1. Inplicit Differentiation Problem

The problem is to prove that $\frac{dy}{dx}=\frac{-1}{(x+1)^2}$when $x\sqrt{y+1}+y\sqrt{x+1}=0$. I tried substituting $x=\tan^2\theta$ and $y=\tan^2\phi$ but then I got stuck. I tried many other things but this was the only notable one.

thanks.

2. Re: Inplicit Differentiation Problem

Do you know about the chain rule?
For example: Solve $\frac{d}{dx}(\sqrt{x+1})$
Let $y=\sqrt{x+1}$ and $u=x+1$

Then: $\frac{dy}{dx}=\frac{du}{dx}\frac{dy}{du}=(1)(\frac {1}{2\sqrt{u}})=\frac{1}{2\sqrt{x+1}}$

3. Re: Inplicit Differentiation Problem

Yes, I know the basic formulae and algebra of derivatives.
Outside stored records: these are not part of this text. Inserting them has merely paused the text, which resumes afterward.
File: src/ddr_gap_timer.sv
// Countdown that spaces commands by a loaded number of memory clock ticks.
// Assumes load and tick come from logic on the same clock; load value is at least one.
`timescale 1ns/1ns
module ddr_gap_timer #(
  parameter int W = 15
) (
  input  wire logic         pclk,
  input  wire logic         presetn,
  input  wire logic         tick,
  input  wire logic         load,
  input  wire logic [W-1:0] value,
  output logic              done
);

  logic [W-1:0] count_q;

  // A load of N lets the next command go exactly N ticks later.
  always_ff @(posedge pclk or negedge presetn) begin
    if (!presetn) begin
      count_q <= '0;
    end else if (tick) begin
      if (load) begin
        count_q <= value - W'(1);
      end else if (count_q != '0) begin
        count_q <= count_q - W'(1);
      end
    end
  end

  assign done = (count_q == '0);

endmodule // ddr_gap_timer

File: src/ddr_host_ctrl.sv
// DDR memory host: power-up sequence, command spacing, periodic refresh, APB control registers.
// Assumes an APB master on pclk and a DDR device whose pins are driven straight from here.
`timescale 1ns/1ns
`include "ddr_host_consts.svh"
module ddr_host_ctrl
  import ddr_host_pkg::*;
#(
  parameter int       STABLE_CK  = `T_STABLE_CK,
  parameter bit       FAST_GRADE = 1'b1,
  parameter int       NBANK      = 4,
  parameter int       AW         = 12
) (
  input  wire logic              pclk,
  input  wire logic              presetn,
  input  wire logic              psel,
  input  wire logic              penable,
  input  wire logic              pwrite,
  input  wire logic [7:0]        paddr,
  input  wire logic [31:0]       pwdata,
  output logic      [31:0]       prdata,
  output logic                   pready,
  output logic                   pslverr,
  output logic                   ddr_ck,
  output logic                   ddr_ck_n,
  output logic                   ddr_cke,
  output logic                   ddr_cs_n,
  output logic                   ddr_ras_n,
  output logic                   ddr_cas_n,
  output logic                   ddr_we_n,
  output logic [1:0]             ddr_ba,
  output logic [AW-1:0]          ddr_addr
);

  localparam logic [14:0] STABLE_LD = 15'(STABLE_CK);
  localparam logic [14:0] RP_LD     = 15'(`T_RP_CK);
  localparam logic [14:0] MRD_LD    = 15'(`T_MRD_CK);
  localparam logic [14:0] XSNR_LD   = 15'(`T_XSNR_CK);
  localparam logic [14:0] RFC_LD    = FAST_GRADE ? 15'(`T_RFC_FAST_CK) : 15'(`T_RFC_SLOW_CK);
  localparam logic [14:0] ONE_LD    = 15'(`T_CCD_CK);
  localparam logic [4:0]  RCD_LD    = 5'(`T_RCD_CK - 1);
  localparam logic [4:0]  BRP_LD    = 5'(`T_RP_CK - 1);
  localparam logic [4:0]  DAL_LD    = 5'(`T_DAL_CK - 1);
  localparam logic [4:0]  RRD_LD    = FAST_GRADE ? 5'(`T_RRD_FAST_CK - 1) : 5'(`T_RRD_SLOW_CK - 1);
  localparam logic [7:0]  XSRD_LD   = 8'(`T_XSRD_CK - 1);
  localparam logic [7:0]  DLL_LD    = 8'(`T_DLL_CK - 1);
  localparam logic [10:0] REFI_LD   = 11'(`T_REFI_CK - 1);

  state_t          st_q;
  state_t          st_d;
  ddr_cmd_t        cmd_q;
  ddr_cmd_t        cmd_d;
  logic            ck_q;
  logic            ckn_q;
  logic            cke_q;
  logic            cke_d;
  logic [1:0]      ba_q;
  logic [1:0]      ba_d;
  logic [AW-1:0]   addr_q;
  logic [AW-1:0]   addr_d;
  logic            tick;
  logic            gap_load;
  logic [14:0]     gap_val;
  logic            gap_done;
  logic [4:0]      bank_cnt_q [NBANK];
  logic [4:0]      rcd_cnt_q  [NBANK];
  logic [4:0]      rrd_q;
  logic [7:0]      xsrd_q;
  logic [7:0]      dll_q;
  logic [10:0]     refi_q;
  logic            ref_due_q;
  logic [1:0]      ref_n_q;
  logic            op_ok;
  logic            ev_act;
  logic            ev_pre;
  logic            ev_prea;
  logic            ev_wr_ap;
  logic            ev_rd_ap;
  logic            ev_ref;
  logic            ev_take;
  logic            ev_dll;
  logic            ev_xs;
  logic            ref_inc;
  logic [31:0]     ctrl_q;
  logic [AW-1:0]   mode_q;
  logic [AW-1:0]   emode_q;
  logic            pend_q;
  user_op_t        pend_op_q;
  logic [1:0]      pend_ba_q;
  logic [AW-1:0]   pend_addr_q;
  logic            wr_en;
  logic            init_done;

  function automatic logic banks_idle(input logic [4:0] cnt [NBANK]);
    logic idle;
    idle = 1'b1;
    for (int i = 0; i < NBANK; i++) begin
      idle = idle & (cnt[i] == 5'h00);
    end
    return idle;
  endfunction

  function automatic logic reg_mapped(input logic [7:0] a);
    return (a == `REG_CTRL) || (a == `REG_CMD) || (a == `REG_STATUS) ||
           (a == `REG_MODE) || (a == `REG_EMODE);
  endfunction

  // Commands change on the pclk edge where the memory clock falls, so they are settled at its next rising edge.
  assign tick      = ck_q;
  assign init_done = (st_q == ST_READY) || (st_q == ST_SREF);

  ddr_gap_timer #(
    .W       (15)
  ) u_gap (
    .pclk    (pclk),
    .presetn (presetn),
    .tick    (tick),
    .load    (gap_load),
    .value   (gap_val),
    .done    (gap_done)
  );

  always_comb begin
    unique case (pend_op_q)
      OP_ACT:      op_ok = (bank_cnt_q[pend_ba_q] == 5'h00) && (rrd_q == 5'h00);
      OP_READ:     op_ok = (rcd_cnt_q[pend_ba_q] == 5'h00) && (xsrd_q == 8'h00);
      OP_WRITE:    op_ok = (rcd_cnt_q[pend_ba_q] == 5'h00);
      OP_REF:      op_ok = banks_idle(bank_cnt_q);
      OP_SREF_IN:  op_ok = banks_idle(bank_cnt_q);
      OP_PRE:      op_ok = 1'b1;
      OP_PREA:     op_ok = 1'b1;
      OP_SREF_OUT: op_ok = 1'b1;
    endcase
  end

  always_comb begin
    st_d     = st_q;
    cmd_d    = CMD_NOP;
    ba_d     = 2'h0;
    addr_d   = '0;
    cke_d    = cke_q;
    gap_load = 1'b0;
    gap_val  = ONE_LD;
    ev_act   = 1'b0;
    ev_pre   = 1'b0;
    ev_prea  = 1'b0;
    ev_wr_ap = 1'b0;
    ev_rd_ap = 1'b0;
    ev_ref   = 1'b0;
    ev_take  = 1'b0;
    ev_dll   = 1'b0;
    ev_xs    = 1'b0;
    ref_inc  = 1'b0;
    if (tick) begin
      unique case (st_q)
        ST_RESET: begin
          if (ctrl_q[`CTRL_START]) begin
            gap_load = 1'b1;
            gap_val  = STABLE_LD;
            st_d     = ST_STABLE;
          end
        end
        ST_STABLE: begin
          if (gap_done) begin
            cke_d    = 1'b1;
            gap_load = 1'b1;
            st_d     = ST_CKE;
          end
        end
        ST_CKE: begin
          if (gap_done) begin
            cmd_d                 = CMD_PRE;
            addr_d[`AUTO_PRE_BIT] = 1'b1;
            ev_prea               = 1'b1;
            gap_load              = 1'b1;
            gap_val               = RP_LD;
            st_d                  = ST_PREA1;
          end
        end
        ST_PREA1: begin
          if (gap_done) begin
            cmd_d                    = CMD_MRS;
            ba_d                     = `EXT_MODE_REG_WRITE_CMD_BANK;
            addr_d                   = emode_q;
            addr_d[`DLL_DISABLE_BIT] = 1'b0;
            gap_load                 = 1'b1;
            gap_val                  = MRD_LD;
            st_d                     = ST_EXT_MODE_REG_WRITE_CMD;
          end
        end
        ST_EXT_MODE_REG_WRITE_CMD: begin
          if (gap_done) begin
            cmd_d                  = CMD_MRS;
            ba_d                   = `MRS_BANK;
            addr_d                 = mode_q;
            addr_d[`DLL_RESET_BIT] = 1'b1;
            ev_dll                 = 1'b1;
            gap_load               = 1'b1;
            gap_val                = MRD_LD;
            st_d                   = ST_MRS_DLL;
          end
        end
        ST_MRS_DLL: begin
          if (gap_done) begin
            cmd_d                 = CMD_PRE;
            addr_d[`AUTO_PRE_BIT] = 1'b1;
            ev_prea               = 1'b1;
            gap_load              = 1'b1;
            gap_val               = RP_LD;
            st_d                  = ST_PREA2;
          end
        end
        ST_PREA2: begin
          if (gap_done) begin
            cmd_d    = CMD_REF;
            ref_inc  = 1'b1;
            gap_load = 1'b1;
            gap_val  = RFC_LD;
            st_d     = ST_REF_INI;
          end
        end
        ST_REF_INI: begin
          if (gap_done) begin
            gap_load = 1'b1;
            if (ref_n_q < 2'(`INIT_REF_COUNT)) begin
              cmd_d   = CMD_REF;
              ref_inc = 1'b1;
              gap_val = RFC_LD;
            end else begin
              cmd_d                  = CMD_MRS;
              ba_d                   = `MRS_BANK;
              addr_d                 = mode_q;
              addr_d[`DLL_RESET_BIT] = 1'b0;
              gap_val                = MRD_LD;
              st_d                   = ST_MRS_OP;
            end
          end
        end
        ST_MRS_OP: begin
          if (gap_done && (dll_q == 8'h00)) begin
            st_d = ST_READY;
          end
        end
        ST_READY: begin
          if (gap_done) begin
            if (ref_due_q) begin
              if (banks_idle(bank_cnt_q)) begin
                cmd_d    = CMD_REF;
                ev_ref   = 1'b1;
                gap_load = 1'b1;
                gap_val  = RFC_LD;
              end else begin
                cmd_d                 = CMD_PRE;
                addr_d[`AUTO_PRE_BIT] = 1'b1;
                ev_prea               = 1'b1;
                gap_load              = 1'b1;
                gap_val               = RP_LD;
              end
            end else if (pend_q && op_ok) begin
              ev_take = 1'b1;
              ba_d    = pend_ba_q;
              unique case (pend_op_q)
                OP_ACT: begin
                  cmd_d  = CMD_ACT;
                  addr_d = pend_addr_q;
                  ev_act = 1'b1;
                end
                OP_READ: begin
                  cmd_d    = CMD_READ;
                  addr_d   = pend_addr_q;
                  ev_rd_ap = pend_addr_q[`AUTO_PRE_BIT];
                end
                OP_WRITE: begin
                  cmd_d    = CMD_WRITE;
                  addr_d   = pend_addr_q;
                  ev_wr_ap = pend_addr_q[`AUTO_PRE_BIT];
                end
                OP_PRE: begin
                  cmd_d  = CMD_PRE;
                  ev_pre = 1'b1;
                end
                OP_PREA: begin
                  cmd_d                 = CMD_PRE;
                  addr_d[`AUTO_PRE_BIT] = 1'b1;
                  ev_prea               = 1'b1;
                end
                OP_REF: begin
                  cmd_d    = CMD_REF;
                  ev_ref   = 1'b1;
                  gap_load = 1'b1;
                  gap_val  = RFC_LD;
                end
                OP_SREF_IN: begin
                  cmd_d = CMD_REF;
                  cke_d = 1'b0;
                  st_d  = ST_SREF;
                end
                OP_SREF_OUT: begin
                  cmd_d = CMD_NOP;
                end
              endcase
            end
          end
        end
        ST_SREF: begin
          if (pend_q && (pend_op_q == OP_SREF_OUT)) begin
            ev_take  = 1'b1;
            cke_d    = 1'b1;
            ev_xs    = 1'b1;
            gap_load = 1'b1;
            gap_val  = XSNR_LD;
            st_d     = ST_READY;
          end
        end
        default: begin
          st_d = ST_RESET;
        end
      endcase
    end
  end

  always_ff @(posedge pclk or negedge presetn) begin
    if (!presetn) begin
      ck_q  <= 1'b0;
      ckn_q <= 1'b1;
    end else begin
      ck_q  <= ~ck_q;
      ckn_q <= ~ckn_q;
    end
  end

  // Clock enable stays low and the bus idles on NOP until the stable wait that follows the start bit has run out.
  always_ff @(posedge pclk or negedge presetn) begin
    if (!presetn) begin
      st_q   <= ST_RESET;
      cmd_q  <= CMD_NOP;
      cke_q  <= 1'b0;
      ba_q   <= 2'h0;
      addr_q <= '0;
    end else if (tick) begin
      st_q   <= st_d;
      cmd_q  <= cmd_d;
      cke_q  <= cke_d;
      ba_q   <= ba_d;
      addr_q <= addr_d;
    end
  end

  always_ff @(posedge pclk or negedge presetn) begin
    if (!presetn) begin
      for (int i = 0; i < NBANK; i++) begin
        bank_cnt_q[i] <= 5'h00;
        rcd_cnt_q[i]  <= 5'h00;
      end
    end else if (tick) begin
      for (int i = 0; i < NBANK; i++) begin
        if (ev_prea || (ev_pre && (pend_ba_q == 2'(i))) || (ev_rd_ap && (pend_ba_q == 2'(i)))) begin
          bank_cnt_q[i] <= BRP_LD;
        end else if (ev_wr_ap && (pend_ba_q == 2'(i))) begin
          bank_cnt_q[i] <= DAL_LD;
        end else if (bank_cnt_q[i] != 5'h00) begin
          bank_cnt_q[i] <= bank_cnt_q[i] - 5'h01;
        end
        if (ev_act && (pend_ba_q == 2'(i))) begin
          rcd_cnt_q[i] <= RCD_LD;
        end else if (rcd_cnt_q[i] != 5'h00) begin
          rcd_cnt_q[i] <= rcd_cnt_q[i] - 5'h01;
        end
      end
    end
  end

  always_ff @(posedge pclk or negedge presetn) begin
    if (!presetn) begin
      rrd_q  <= 5'h00;
      xsrd_q <= 8'h00;
      dll_q  <= 8'h00;
    end else if (tick) begin
      if (ev_act) begin
        rrd_q <= RRD_LD;
      end else if (rrd_q != 5'h00) begin
        rrd_q <= rrd_q - 5'h01;
      end
      if (ev_xs) begin
        xsrd_q <= XSRD_LD;
      end else if (xsrd_q != 8'h00) begin
        xsrd_q <= xsrd_q - 8'h01;
      end
      if (ev_dll) begin
        dll_q <= DLL_LD;
      end else if (dll_q != 8'h00) begin
        dll_q <= dll_q - 8'h01;
      end
    end
  end

  // The interval restarts after self refresh, since the device kept itself refreshed meanwhile.
  always_ff @(posedge pclk or negedge presetn) begin
    if (!presetn) begin
      refi_q    <= REFI_LD;
      ref_due_q <= 1'b0;
      ref_n_q   <= 2'h0;
    end else if (tick) begin
      if (ref_inc) begin
        ref_n_q <= ref_n_q + 2'h1;
      end
      if ((st_q != ST_READY) || !ctrl_q[`CTRL_REF_EN]) begin
        refi_q <= REFI_LD;
      end else if (refi_q == 11'h000) begin
        refi_q <= REFI_LD;
      end else begin
        refi_q <= refi_q - 11'h001;
      end
      if ((st_q == ST_READY) && ctrl_q[`CTRL_REF_EN] && (refi_q == 11'h000)) begin
        ref_due_q <= 1'b1;
      end else if (ev_ref) begin
        ref_due_q <= 1'b0;
      end
    end
  end

  assign wr_en = psel && penable && pwrite && pready && !pslverr;

  always_ff @(posedge pclk or negedge presetn) begin
    if (!presetn) begin
      pready  <= 1'b0;
      pslverr <= 1'b0;
      prdata  <= 32'h0000_0000;
    end else if (psel && !penable) begin
      pready  <= 1'b1;
      pslverr <= !reg_mapped(paddr);
      prdata  <= 32'h0000_0000;
      if (!pwrite) begin
        unique case (paddr)
          `REG_CTRL:   prdata <= ctrl_q;
          `REG_MODE:   prdata <= {20'h0_0000, mode_q};
          `REG_EMODE:  prdata <= {20'h0_0000, emode_q};
          `REG_STATUS: prdata <= {5'h00, st_q, 12'h000, ref_due_q, (st_q == ST_SREF), pend_q, init_done};
          default:     prdata <= 32'h0000_0000;
        endcase
      end
    end else begin
      pready  <= 1'b0;
      pslverr <= 1'b0;
    end
  end

  // A command written while one is still pending is dropped; software polls the pending bit.
  always_ff @(posedge pclk or negedge presetn) begin
    if (!presetn) begin
      ctrl_q      <= `CTRL_RESET;
      mode_q      <= `MODE_RESET;
      emode_q     <= `EMODE_RESET;
      pend_q      <= 1'b0;
      pend_op_q   <= OP_ACT;
      pend_ba_q   <= 2'h0;
      pend_addr_q <= '0;
    end else begin
      if (wr_en && (paddr == `REG_CTRL)) begin
        ctrl_q <= pwdata & 32'h0000_0003;
      end
      if (wr_en && (paddr == `REG_MODE)) begin
        mode_q <= pwdata[AW-1:0];
      end
      if (wr_en && (paddr == `REG_EMODE)) begin
        emode_q <= pwdata[AW-1:0];
      end
      if (wr_en && (paddr == `REG_CMD) && !pend_q) begin
        pend_q      <= 1'b1;
        pend_op_q   <= user_op_t'(pwdata[`CMD_OP_LSB +: 3]);
        pend_ba_q   <= pwdata[`CMD_BANK_LSB +: 2];
        pend_addr_q <= pwdata[`CMD_ADDR_LSB +: AW];
      end else if (ev_take) begin
        pend_q <= 1'b0;
      end
    end
  end

  assign ddr_ck    = ck_q;
  assign ddr_ck_n  = ckn_q;
  assign ddr_cke   = cke_q;
  assign ddr_cs_n  = cmd_q[3];
  assign ddr_ras_n = cmd_q[2];
  assign ddr_cas_n = cmd_q[1];
  assign ddr_we_n  = cmd_q[0];
  assign ddr_ba    = ba_q;
  assign ddr_addr  = addr_q;

endmodule // ddr_host_ctrl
4. Re: Inplicit Differentiation Problem

Just in case a picture helps...

... where (key in spoiler) ...

Spoiler:

... is the chain rule. Straight continuous lines differentiate downwards (integrate up) with respect to the main variable (in this case x), and the straight dashed line similarly but with respect to the dashed balloon expression (the inner function of the composite which is subject to the chain rule).

But this is wrapped inside the legs-uncrossed version of...

... the product rule, where, again, straight continuous lines are differentiating downwards with respect to x.

Larger

Solve the bottom row (for dy/dx).

Edit: ... which is easier said than done. Wolfram doesn't have any better ideas: differentiate x sqrt&#40;y&#43;1&#41; &#43; y sqrt&#40;x&#43;1&#41; &#61; 0 with respect to x - Wolfram|Alpha.

Ok, I'm beginning to see the tan^2 idea...

... nah! Was it suggested? What is the context?

5. Re: Inplicit Differentiation Problem

I took the original equation, moved one term to the RHS, squared both sides of the resulting equation and arrived at this quadratic equation ...

$(x+1)y^2 - x^2y - x^2 = 0$

$y = \frac{x^2 \pm \sqrt{x^4 - 4(x+1)(-x^2)}}{2(x+1)}$

which simplifies to either $y = x$ (which, by inspection, does not work in the original equation) or $y = \frac{-x}{x+1}$

the derivative of the second equation is $y' = \frac{-1}{(x+1)^2}$

might be some other way, but I don't see it ...

6. Re: Inplicit Differentiation Problem

Originally Posted by skeeter
might be some other way, but I don't see it ...
You have chosen the best way in this case.

7. Re: Inplicit Differentiation Problem

I agree with FernandoRevilla. this is the best way. thanks again.